(Stored items)
==========
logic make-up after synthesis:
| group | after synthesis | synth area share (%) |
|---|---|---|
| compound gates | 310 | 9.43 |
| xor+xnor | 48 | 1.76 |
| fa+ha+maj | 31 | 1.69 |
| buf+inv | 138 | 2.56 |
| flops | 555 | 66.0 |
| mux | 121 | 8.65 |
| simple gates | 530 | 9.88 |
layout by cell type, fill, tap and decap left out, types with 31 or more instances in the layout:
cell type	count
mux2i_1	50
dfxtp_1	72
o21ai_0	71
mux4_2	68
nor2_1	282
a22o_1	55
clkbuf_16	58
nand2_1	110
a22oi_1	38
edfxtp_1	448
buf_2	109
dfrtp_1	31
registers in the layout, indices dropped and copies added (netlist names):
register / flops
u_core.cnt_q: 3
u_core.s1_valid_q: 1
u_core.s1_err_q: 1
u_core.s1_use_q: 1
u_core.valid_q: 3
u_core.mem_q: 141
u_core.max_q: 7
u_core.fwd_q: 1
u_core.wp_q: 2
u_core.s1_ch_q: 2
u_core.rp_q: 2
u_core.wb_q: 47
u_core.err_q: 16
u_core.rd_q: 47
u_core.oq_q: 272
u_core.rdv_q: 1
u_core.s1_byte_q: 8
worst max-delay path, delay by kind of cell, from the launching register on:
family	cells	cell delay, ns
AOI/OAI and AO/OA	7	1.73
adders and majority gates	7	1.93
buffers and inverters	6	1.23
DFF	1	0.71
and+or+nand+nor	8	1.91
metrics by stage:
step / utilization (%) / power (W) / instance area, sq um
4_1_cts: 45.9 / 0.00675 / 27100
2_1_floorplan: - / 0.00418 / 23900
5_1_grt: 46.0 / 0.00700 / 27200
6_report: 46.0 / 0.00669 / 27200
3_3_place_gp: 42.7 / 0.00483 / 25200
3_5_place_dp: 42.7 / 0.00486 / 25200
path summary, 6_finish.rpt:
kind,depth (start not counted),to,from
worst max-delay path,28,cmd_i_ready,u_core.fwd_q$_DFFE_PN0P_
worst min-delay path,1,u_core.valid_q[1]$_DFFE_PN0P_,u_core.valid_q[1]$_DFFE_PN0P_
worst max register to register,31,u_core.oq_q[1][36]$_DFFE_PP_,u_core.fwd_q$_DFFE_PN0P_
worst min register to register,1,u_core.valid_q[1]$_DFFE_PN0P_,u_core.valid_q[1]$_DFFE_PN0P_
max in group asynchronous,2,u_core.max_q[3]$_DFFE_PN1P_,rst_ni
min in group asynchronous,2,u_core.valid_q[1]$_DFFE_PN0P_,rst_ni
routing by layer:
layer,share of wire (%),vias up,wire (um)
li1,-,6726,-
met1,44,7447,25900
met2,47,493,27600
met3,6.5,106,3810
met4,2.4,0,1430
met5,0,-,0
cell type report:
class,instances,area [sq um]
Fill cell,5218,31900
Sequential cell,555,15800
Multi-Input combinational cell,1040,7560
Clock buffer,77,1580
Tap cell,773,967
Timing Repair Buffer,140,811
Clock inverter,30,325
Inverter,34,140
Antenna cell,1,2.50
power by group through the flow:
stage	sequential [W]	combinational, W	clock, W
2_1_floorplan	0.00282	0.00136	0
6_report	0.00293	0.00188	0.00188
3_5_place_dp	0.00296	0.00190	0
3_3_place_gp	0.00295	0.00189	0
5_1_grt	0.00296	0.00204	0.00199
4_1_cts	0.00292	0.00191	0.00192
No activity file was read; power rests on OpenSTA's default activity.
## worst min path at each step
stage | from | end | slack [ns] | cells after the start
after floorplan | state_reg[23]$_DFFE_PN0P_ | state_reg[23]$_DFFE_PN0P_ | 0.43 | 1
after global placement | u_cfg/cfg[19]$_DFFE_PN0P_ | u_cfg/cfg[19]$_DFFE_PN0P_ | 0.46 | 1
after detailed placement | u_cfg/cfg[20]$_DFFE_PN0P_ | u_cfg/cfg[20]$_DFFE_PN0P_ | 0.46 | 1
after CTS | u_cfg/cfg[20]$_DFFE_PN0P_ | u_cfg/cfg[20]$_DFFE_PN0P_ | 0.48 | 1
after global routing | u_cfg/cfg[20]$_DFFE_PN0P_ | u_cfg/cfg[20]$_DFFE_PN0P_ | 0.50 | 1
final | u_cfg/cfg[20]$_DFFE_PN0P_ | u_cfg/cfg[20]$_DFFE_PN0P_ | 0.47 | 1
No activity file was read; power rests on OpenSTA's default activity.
==> src/design/btd_pkg.sv <==
// btd_pkg: shared types, constants and the unit decoder of the byte-level token decoder.
// Used by btd_front, btd_queue, btd_back and byte_level_token_text_decoder.
package btd_pkg;

  localparam int WIN_DEPTH = 6;
  localparam int QDEPTH    = 4;
  localparam int QAW       = 2;

  // escape characters
  localparam logic [7:0] CH_LT   = 8'h3C;  // '<'
  localparam logic [7:0] CH_ZERO = 8'h30;  // '0'
  localparam logic [7:0] CH_X    = 8'h78;  // 'x'
  localparam logic [7:0] CH_GT   = 8'h3E;  // '>'

  // UTF-8 lead / continuation masks
  localparam logic [7:0] MASK_C0 = 8'hC0;
  localparam logic [7:0] MASK_E0 = 8'hE0;
  localparam logic [7:0] MASK_F0 = 8'hF0;
  localparam logic [7:0] MASK_F8 = 8'hF8;
  localparam logic [7:0] CONT_TAG = 8'h80;
  localparam logic [7:0] LEAD2    = 8'hC0;
  localparam logic [7:0] LEAD3    = 8'hE0;
  localparam logic [7:0] LEAD4    = 8'hF0;

  typedef logic [WIN_DEPTH-1:0][7:0] win_t;

  // one decoded unit: bytes consumed, bytes produced, produced bytes
  typedef struct packed {
    logic [2:0]      used;
    logic [2:0]      nb;
    logic [3:0][7:0] data;
  } unit_t;

  // one queue entry: cnt bytes (1..4) of data, or a bare end marker
  typedef struct packed {
    logic [3:0][7:0] data;
    logic [2:0]      cnt;
    logic            last;
    logic            bare;
  } entry_t;

  function automatic logic [4:0] hex_val(input logic [7:0] c);
    logic [7:0] d;
    logic [4:0] r;
    d = 8'd0;
    r = 5'd0;
    if (c >= 8'h30 && c <= 8'h39) begin
      d = c - 8'h30;
      r = {1'b1, d[3:0]};
    end else if (c >= 8'h41 && c <= 8'h46) begin
      d = c - 8'h37;
      r = {1'b1, d[3:0]};
    end else if (c >= 8'h61 && c <= 8'h66) begin
      d = c - 8'h57;
      r = {1'b1, d[3:0]};
    end
    return r;
  endfunction

  function automatic logic is_cont(input logic [7:0] c);
    return (c & MASK_C0) == CONT_TAG;
  endfunction

  function automatic logic kept_byte(input logic [7:0] b);
    return (b >= 8'd33 && b <= 8'd126) || (b >= 8'd161 && b <= 8'd172) || (b >= 8'd174);
  endfunction

  // inverse byte-to-unicode map: {hit, byte}
  function automatic logic [8:0] inv_map(input logic [20:0] cp);
    logic [9:0] k;
    logic [8:0] r;
    k = cp[9:0] - 10'd256;
    r = 9'd0;
    if (cp[20:10] == 11'd0) begin
      if (cp[9:8] == 2'd0) begin
        r = {kept_byte(cp[7:0]), cp[7:0]};
      end else if (k < 10'd33) begin
        r = {1'b1, k[7:0]};
      end else if (k < 10'd67) begin
        r = {1'b1, k[7:0] + 8'd94};
      end else if (k == 10'd67) begin
        r = {1'b1, 8'd173};
      end
    end
    return r;
  endfunction

  // decode the unit at the head of w, given avail valid bytes
  function automatic unit_t decode_unit(input win_t w, input logic [2:0] avail);
    unit_t      u;
    logic [4:0] h3;
    logic [4:0] h4;
    logic [20:0] cp;
    logic [8:0] m;
    h3 = hex_val(w[3]);
    h4 = hex_val(w[4]);
    cp = {13'd0, w[0]};
    m  = 9'd0;
    u.used = 3'd1;
    u.nb   = 3'd1;
    u.data = {w[3], w[2], w[1], w[0]};
    if (avail == 3'd6 && w[0] == CH_LT && w[1] == CH_ZERO && w[2] == CH_X &&
        w[5] == CH_GT && h3[4] && h4[4]) begin
      u.used    = 3'd6;
      u.data[0] = {h3[3:0], h4[3:0]};
    end else begin
      priority if (!w[0][7]) begin
        u.used = 3'd1;
      end else if ((w[0] & MASK_E0) == LEAD2 && avail >= 3'd2 && is_cont(w[1])) begin
        cp     = {10'd0, w[0][4:0], w[1][5:0]};
        u.used = 3'd2;
      end else if ((w[0] & MASK_F0) == LEAD3 && avail >= 3'd3 && is_cont(w[1]) &&
                   is_cont(w[2])) begin
        cp     = {5'd0, w[0][3:0], w[1][5:0], w[2][5:0]};
        u.used = 3'd3;
      end else if ((w[0] & MASK_F8) == LEAD4 && avail >= 3'd4 && is_cont(w[1]) &&
                   is_cont(w[2]) && is_cont(w[3])) begin
        cp     = {w[0][2:0], w[1][5:0], w[2][5:0], w[3][5:0]};
        u.used = 3'd4;
      end else begin
        u.used = 3'd1;
      end
      m = inv_map(cp);
      if (m[8]) begin
        u.data[0] = m[7:0];
      end else begin
        u.nb = u.used;
      end
    end
    return u;
  endfunction

endpackage
[src/sv/sdtm_pkg.sv]
package sdtm_pkg;

  // default sizes of the sample path
  localparam int SAMPLE_WIDTH_DEF = 16;
  localparam int MAX_FACTOR_DEF   = 256;

  // configuration port
  localparam int CFG_W     = 9;
  localparam int CFG_IDX_W = 2;
  localparam logic [CFG_IDX_W-1:0] CFG_IDX_FACTOR = 2'd0;
  localparam logic [CFG_IDX_W-1:0] CFG_IDX_MODE   = 2'd1;

  // depth of the job queue between front and back
  localparam int JOB_DEPTH = 4;

  typedef enum logic [1:0] {
    MODE_SUBSAMPLE = 2'd0,
    MODE_MEAN      = 2'd1,
    MODE_PEAK      = 2'd2,
    MODE_NONE      = 2'd3
  } mode_t;

  typedef enum logic [1:0] {
    JOB_PASS = 2'd0,
    JOB_MEAN = 2'd1,
    JOB_PEAK = 2'd2
  } job_kind_t;

  typedef enum logic [1:0] {
    BK_IDLE   = 2'd0,
    BK_DIV    = 2'd1,
    BK_DONE   = 2'd2,
    BK_SECOND = 2'd3
  } back_state_t;

endpackage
==========
* **ACTIVITY**
Which lines of the data include "instances"? Copy each of them.

* **ANSWER TO THIS EXERCISE**
layout by cell type, fill, tap and decap left out, types with 31 or more instances in the layout:
class,instances,area [sq um]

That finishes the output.